• Aim of the task
Quote exactly the lines from the start of the entries to the one with "r_res1[8] | 820 | 16 |", both ends included.

┌─ Data extracts

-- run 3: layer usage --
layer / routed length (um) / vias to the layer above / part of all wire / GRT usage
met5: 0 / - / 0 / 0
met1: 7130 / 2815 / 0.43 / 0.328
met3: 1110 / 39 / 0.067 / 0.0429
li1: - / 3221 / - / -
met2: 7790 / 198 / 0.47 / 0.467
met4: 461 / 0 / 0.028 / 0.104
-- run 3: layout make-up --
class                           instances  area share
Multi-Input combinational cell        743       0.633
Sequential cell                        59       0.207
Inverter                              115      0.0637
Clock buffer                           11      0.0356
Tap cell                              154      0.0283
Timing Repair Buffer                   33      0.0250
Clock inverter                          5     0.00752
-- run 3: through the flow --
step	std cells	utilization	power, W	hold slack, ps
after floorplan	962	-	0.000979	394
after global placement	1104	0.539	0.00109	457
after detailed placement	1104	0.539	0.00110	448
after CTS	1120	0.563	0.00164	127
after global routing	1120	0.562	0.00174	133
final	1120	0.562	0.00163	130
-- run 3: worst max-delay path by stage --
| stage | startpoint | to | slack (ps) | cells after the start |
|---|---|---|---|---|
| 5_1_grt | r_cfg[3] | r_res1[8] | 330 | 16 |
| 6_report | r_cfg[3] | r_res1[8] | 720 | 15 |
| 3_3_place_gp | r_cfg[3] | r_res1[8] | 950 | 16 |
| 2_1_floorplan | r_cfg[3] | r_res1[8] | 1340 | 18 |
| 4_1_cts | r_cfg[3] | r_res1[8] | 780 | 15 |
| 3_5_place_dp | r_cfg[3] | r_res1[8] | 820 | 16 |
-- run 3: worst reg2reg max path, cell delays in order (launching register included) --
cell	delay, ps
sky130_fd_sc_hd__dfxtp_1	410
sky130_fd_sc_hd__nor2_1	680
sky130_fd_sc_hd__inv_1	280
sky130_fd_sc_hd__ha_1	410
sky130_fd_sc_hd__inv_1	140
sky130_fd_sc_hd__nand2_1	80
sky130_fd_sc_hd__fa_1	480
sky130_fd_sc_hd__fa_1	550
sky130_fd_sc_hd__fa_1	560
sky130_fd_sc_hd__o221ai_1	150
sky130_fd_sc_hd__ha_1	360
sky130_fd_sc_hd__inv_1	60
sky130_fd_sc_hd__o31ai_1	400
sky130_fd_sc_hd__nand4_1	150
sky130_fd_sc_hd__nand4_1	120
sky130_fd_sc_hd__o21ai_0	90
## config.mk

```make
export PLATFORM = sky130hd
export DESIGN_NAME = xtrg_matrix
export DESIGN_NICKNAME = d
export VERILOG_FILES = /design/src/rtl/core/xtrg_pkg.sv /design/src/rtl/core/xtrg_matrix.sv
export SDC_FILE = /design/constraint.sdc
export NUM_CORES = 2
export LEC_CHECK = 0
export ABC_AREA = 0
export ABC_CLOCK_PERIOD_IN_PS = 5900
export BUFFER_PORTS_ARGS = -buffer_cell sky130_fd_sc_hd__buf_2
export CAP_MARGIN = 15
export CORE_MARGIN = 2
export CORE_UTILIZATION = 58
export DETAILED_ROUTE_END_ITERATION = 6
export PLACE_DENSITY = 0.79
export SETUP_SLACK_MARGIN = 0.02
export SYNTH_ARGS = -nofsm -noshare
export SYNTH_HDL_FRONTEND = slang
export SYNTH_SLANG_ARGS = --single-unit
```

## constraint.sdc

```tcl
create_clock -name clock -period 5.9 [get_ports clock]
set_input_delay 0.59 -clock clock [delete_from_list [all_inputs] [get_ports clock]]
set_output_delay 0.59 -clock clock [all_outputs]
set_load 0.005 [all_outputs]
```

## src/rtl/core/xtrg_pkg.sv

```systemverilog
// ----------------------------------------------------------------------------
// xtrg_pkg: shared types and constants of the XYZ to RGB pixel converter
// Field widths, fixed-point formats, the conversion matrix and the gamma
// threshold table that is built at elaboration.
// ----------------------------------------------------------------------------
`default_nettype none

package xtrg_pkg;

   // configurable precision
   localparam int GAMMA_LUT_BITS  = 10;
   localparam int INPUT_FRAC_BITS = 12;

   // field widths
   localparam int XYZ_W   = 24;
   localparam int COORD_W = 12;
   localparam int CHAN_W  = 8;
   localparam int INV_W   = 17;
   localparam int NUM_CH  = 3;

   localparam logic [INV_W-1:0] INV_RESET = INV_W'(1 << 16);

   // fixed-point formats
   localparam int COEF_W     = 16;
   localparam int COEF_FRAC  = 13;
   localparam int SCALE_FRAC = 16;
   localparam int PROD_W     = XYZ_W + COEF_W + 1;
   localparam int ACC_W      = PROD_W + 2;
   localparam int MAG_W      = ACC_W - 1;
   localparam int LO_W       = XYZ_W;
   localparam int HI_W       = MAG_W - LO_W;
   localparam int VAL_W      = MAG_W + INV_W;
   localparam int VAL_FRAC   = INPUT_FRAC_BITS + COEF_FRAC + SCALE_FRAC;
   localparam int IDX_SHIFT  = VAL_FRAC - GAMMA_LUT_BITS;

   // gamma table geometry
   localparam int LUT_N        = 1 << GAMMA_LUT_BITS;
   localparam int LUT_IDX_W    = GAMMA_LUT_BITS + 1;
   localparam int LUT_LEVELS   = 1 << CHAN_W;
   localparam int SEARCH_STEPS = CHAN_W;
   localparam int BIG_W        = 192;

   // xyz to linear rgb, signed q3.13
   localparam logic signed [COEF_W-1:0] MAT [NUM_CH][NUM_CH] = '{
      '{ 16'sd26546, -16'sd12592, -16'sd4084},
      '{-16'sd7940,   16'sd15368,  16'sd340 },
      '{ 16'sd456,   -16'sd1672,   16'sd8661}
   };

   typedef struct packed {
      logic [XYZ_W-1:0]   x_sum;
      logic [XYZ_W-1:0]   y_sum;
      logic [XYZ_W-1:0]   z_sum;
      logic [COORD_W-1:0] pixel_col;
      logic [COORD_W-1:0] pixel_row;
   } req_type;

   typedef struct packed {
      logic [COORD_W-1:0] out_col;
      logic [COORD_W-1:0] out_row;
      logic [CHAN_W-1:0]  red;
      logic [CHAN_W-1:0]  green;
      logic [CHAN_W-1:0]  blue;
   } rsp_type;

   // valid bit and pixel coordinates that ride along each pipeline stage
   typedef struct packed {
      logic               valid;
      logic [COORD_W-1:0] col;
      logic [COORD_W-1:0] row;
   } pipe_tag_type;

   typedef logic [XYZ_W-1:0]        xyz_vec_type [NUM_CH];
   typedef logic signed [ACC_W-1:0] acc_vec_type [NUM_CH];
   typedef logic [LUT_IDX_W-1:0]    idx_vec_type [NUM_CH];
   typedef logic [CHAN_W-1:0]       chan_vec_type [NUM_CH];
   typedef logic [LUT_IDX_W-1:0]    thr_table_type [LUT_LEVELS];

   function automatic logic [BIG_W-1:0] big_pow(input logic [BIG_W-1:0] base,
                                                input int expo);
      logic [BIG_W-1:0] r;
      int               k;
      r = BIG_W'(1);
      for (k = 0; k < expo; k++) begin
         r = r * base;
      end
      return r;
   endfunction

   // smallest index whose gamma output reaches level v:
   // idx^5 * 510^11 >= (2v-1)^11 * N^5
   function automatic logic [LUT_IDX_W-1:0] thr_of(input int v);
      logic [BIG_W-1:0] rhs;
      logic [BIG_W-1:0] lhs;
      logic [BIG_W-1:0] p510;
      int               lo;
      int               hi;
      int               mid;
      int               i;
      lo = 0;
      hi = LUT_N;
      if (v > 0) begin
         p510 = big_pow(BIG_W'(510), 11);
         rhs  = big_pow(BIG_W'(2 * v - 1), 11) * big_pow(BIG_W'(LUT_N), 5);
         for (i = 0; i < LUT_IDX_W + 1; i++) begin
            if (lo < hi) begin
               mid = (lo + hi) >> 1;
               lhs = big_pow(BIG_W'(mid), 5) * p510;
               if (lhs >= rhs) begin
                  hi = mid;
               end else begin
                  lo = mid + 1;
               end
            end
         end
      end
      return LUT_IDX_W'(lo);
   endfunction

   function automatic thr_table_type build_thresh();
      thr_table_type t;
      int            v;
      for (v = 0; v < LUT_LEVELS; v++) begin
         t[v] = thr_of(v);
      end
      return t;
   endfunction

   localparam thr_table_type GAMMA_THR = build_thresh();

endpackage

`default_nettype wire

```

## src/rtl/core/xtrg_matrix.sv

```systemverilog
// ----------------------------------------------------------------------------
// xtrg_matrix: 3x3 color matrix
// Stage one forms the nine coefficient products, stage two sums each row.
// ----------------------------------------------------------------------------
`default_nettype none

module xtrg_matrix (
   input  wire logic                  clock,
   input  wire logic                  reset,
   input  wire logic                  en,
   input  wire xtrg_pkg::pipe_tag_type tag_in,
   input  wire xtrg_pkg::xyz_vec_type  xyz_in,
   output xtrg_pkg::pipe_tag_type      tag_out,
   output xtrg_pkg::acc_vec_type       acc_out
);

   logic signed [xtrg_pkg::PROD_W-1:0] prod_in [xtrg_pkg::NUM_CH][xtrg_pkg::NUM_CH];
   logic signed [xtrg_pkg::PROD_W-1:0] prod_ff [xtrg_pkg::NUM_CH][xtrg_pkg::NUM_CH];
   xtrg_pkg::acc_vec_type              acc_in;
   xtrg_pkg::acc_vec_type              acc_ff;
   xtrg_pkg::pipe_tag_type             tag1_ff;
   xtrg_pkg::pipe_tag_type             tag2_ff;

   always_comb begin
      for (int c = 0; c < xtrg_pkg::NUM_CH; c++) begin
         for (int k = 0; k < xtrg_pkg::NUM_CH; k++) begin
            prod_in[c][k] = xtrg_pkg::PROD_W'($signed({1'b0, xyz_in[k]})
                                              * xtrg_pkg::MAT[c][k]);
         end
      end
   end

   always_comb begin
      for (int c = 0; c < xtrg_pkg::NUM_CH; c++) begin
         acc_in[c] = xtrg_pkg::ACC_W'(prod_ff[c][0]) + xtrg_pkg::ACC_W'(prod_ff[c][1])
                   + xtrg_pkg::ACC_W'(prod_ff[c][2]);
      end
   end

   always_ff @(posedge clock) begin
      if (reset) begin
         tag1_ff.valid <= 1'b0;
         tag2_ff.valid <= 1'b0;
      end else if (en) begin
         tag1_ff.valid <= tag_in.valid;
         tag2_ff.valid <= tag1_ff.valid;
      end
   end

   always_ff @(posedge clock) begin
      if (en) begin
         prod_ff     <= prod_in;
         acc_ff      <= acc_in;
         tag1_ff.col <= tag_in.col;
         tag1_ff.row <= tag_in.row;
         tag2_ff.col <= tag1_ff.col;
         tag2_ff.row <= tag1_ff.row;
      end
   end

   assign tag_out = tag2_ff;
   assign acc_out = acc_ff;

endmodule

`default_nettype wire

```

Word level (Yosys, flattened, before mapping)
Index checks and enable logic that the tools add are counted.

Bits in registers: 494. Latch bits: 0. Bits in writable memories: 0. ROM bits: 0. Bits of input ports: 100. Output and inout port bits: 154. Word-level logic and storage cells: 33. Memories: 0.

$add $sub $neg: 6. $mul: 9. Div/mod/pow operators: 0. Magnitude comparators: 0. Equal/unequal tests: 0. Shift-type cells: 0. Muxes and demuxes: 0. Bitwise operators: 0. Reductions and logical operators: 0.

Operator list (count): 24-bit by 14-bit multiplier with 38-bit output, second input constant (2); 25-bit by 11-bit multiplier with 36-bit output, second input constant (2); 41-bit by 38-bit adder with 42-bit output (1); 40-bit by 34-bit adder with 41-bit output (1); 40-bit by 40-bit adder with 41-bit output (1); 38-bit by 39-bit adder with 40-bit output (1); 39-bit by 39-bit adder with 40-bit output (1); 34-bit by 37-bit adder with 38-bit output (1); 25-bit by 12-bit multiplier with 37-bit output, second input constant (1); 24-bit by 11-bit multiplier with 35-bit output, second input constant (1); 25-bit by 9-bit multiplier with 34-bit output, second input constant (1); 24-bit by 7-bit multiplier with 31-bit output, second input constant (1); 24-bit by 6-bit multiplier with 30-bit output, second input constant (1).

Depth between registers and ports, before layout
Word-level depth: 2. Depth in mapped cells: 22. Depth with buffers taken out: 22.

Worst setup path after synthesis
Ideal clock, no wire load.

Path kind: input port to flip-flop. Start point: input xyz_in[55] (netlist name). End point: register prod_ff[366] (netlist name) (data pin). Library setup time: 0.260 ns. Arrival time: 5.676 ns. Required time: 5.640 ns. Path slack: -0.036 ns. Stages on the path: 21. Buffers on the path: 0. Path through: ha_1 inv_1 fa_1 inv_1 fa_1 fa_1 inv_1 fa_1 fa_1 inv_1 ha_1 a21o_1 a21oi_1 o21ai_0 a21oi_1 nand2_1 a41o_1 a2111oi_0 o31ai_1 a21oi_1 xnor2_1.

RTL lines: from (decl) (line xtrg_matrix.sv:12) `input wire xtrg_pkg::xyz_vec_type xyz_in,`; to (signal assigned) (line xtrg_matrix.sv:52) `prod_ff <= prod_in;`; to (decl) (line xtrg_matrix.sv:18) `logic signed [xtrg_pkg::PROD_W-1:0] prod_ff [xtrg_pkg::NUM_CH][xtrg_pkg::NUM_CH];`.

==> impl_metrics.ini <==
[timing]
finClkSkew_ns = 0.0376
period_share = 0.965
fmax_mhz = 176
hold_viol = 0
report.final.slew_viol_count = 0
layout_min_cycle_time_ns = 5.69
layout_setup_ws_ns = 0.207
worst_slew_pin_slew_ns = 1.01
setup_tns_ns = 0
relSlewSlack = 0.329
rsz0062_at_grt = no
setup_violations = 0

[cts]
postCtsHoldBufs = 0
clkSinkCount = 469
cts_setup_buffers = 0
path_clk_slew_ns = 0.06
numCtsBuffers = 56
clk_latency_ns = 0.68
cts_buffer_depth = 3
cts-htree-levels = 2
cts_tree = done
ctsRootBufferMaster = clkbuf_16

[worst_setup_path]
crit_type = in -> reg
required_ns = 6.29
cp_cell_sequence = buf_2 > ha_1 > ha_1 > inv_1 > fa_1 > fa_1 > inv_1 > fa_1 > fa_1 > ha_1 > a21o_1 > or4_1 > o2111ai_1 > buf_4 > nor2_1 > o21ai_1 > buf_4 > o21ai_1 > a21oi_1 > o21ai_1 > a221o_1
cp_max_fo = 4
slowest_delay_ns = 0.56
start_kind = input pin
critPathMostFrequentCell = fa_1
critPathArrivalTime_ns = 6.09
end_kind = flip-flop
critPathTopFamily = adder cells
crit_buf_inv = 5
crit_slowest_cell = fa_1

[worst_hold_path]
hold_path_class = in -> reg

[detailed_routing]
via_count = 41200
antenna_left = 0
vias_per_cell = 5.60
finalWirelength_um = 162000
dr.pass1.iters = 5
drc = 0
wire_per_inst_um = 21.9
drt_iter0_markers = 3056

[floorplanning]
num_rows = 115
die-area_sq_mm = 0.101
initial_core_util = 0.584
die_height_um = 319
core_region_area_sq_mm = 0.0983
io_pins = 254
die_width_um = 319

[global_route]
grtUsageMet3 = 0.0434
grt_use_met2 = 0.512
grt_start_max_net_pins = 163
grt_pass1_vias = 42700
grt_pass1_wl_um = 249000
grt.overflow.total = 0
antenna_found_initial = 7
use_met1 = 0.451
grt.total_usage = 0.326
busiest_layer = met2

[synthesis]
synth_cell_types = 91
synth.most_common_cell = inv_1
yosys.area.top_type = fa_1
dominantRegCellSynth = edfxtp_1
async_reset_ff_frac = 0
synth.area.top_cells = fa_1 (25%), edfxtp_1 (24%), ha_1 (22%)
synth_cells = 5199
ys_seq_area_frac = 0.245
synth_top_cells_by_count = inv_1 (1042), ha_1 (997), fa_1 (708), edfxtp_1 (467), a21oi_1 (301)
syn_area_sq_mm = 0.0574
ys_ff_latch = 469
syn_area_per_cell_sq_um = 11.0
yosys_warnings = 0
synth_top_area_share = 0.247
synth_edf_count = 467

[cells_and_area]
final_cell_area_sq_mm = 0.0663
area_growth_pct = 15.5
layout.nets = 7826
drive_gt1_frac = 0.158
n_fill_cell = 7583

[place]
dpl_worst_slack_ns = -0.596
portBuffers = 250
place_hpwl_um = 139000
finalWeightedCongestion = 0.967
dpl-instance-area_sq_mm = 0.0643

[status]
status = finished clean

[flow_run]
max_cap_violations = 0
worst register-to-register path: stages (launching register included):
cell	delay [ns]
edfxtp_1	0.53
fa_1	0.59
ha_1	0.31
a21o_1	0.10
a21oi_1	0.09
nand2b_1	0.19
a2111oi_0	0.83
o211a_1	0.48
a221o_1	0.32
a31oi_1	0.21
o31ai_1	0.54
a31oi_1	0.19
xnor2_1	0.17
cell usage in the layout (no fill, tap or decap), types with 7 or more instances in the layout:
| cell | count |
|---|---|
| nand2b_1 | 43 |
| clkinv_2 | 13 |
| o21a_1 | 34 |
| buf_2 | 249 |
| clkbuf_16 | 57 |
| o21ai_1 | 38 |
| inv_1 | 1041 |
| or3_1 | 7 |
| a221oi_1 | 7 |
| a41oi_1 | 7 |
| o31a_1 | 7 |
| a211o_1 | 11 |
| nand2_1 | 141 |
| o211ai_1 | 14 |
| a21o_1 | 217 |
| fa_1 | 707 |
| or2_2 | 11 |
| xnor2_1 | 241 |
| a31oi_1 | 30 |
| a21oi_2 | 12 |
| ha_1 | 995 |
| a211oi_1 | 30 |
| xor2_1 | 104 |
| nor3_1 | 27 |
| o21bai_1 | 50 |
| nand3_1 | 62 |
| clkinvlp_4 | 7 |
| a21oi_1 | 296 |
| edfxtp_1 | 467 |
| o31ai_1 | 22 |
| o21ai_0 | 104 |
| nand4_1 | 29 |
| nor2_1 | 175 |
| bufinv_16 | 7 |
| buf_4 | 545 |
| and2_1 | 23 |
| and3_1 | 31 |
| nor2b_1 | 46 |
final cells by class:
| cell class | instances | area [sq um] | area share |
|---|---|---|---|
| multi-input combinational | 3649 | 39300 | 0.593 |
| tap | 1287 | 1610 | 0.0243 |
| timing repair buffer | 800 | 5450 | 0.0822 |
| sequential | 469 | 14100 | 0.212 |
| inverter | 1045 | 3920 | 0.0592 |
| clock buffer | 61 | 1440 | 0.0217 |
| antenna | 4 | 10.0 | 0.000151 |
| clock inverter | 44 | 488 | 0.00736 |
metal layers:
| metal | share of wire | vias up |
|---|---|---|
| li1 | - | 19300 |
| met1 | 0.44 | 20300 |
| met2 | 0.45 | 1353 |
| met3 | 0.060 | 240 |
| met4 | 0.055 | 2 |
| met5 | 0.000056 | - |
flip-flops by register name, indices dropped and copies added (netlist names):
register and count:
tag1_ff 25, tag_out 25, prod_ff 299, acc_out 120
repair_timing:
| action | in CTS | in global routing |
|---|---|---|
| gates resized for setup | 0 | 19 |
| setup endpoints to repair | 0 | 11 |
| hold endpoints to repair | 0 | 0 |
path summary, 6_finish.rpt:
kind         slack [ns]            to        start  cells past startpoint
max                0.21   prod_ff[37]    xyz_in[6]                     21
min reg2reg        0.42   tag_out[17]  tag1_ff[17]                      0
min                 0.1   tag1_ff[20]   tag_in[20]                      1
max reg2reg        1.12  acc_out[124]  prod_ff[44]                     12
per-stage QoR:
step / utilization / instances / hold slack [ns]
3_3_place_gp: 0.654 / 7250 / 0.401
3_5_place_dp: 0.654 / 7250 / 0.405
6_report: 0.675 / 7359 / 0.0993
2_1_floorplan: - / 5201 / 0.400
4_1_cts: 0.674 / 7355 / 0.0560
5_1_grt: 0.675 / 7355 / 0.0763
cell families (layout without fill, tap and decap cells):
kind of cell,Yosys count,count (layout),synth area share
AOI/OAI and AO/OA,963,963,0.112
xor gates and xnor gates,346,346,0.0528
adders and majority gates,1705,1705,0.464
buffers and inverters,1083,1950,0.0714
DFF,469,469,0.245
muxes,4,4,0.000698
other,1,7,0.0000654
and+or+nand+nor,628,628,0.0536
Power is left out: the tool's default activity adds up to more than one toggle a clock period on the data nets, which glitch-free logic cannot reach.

└─

• Answer box
-- run 3: layer usage --
layer / routed length (um) / vias to the layer above / part of all wire / GRT usage
met5: 0 / - / 0 / 0
met1: 7130 / 2815 / 0.43 / 0.328
met3: 1110 / 39 / 0.067 / 0.0429
li1: - / 3221 / - / -
met2: 7790 / 198 / 0.47 / 0.467
met4: 461 / 0 / 0.028 / 0.104
-- run 3: layout make-up --
class                           instances  area share
Multi-Input combinational cell        743       0.633
Sequential cell                        59       0.207
Inverter                              115      0.0637
Clock buffer                           11      0.0356
Tap cell                              154      0.0283
Timing Repair Buffer                   33      0.0250
Clock inverter                          5     0.00752
-- run 3: through the flow --
step	std cells	utilization	power, W	hold slack, ps
after floorplan	962	-	0.000979	394
after global placement	1104	0.539	0.00109	457
after detailed placement	1104	0.539	0.00110	448
after CTS	1120	0.563	0.00164	127
after global routing	1120	0.562	0.00174	133
final	1120	0.562	0.00163	130
-- run 3: worst max-delay path by stage --
| stage | startpoint | to | slack (ps) | cells after the start |
|---|---|---|---|---|
| 5_1_grt | r_cfg[3] | r_res1[8] | 330 | 16 |
| 6_report | r_cfg[3] | r_res1[8] | 720 | 15 |
| 3_3_place_gp | r_cfg[3] | r_res1[8] | 950 | 16 |
| 2_1_floorplan | r_cfg[3] | r_res1[8] | 1340 | 18 |
| 4_1_cts | r_cfg[3] | r_res1[8] | 780 | 15 |
| 3_5_place_dp | r_cfg[3] | r_res1[8] | 820 | 16 |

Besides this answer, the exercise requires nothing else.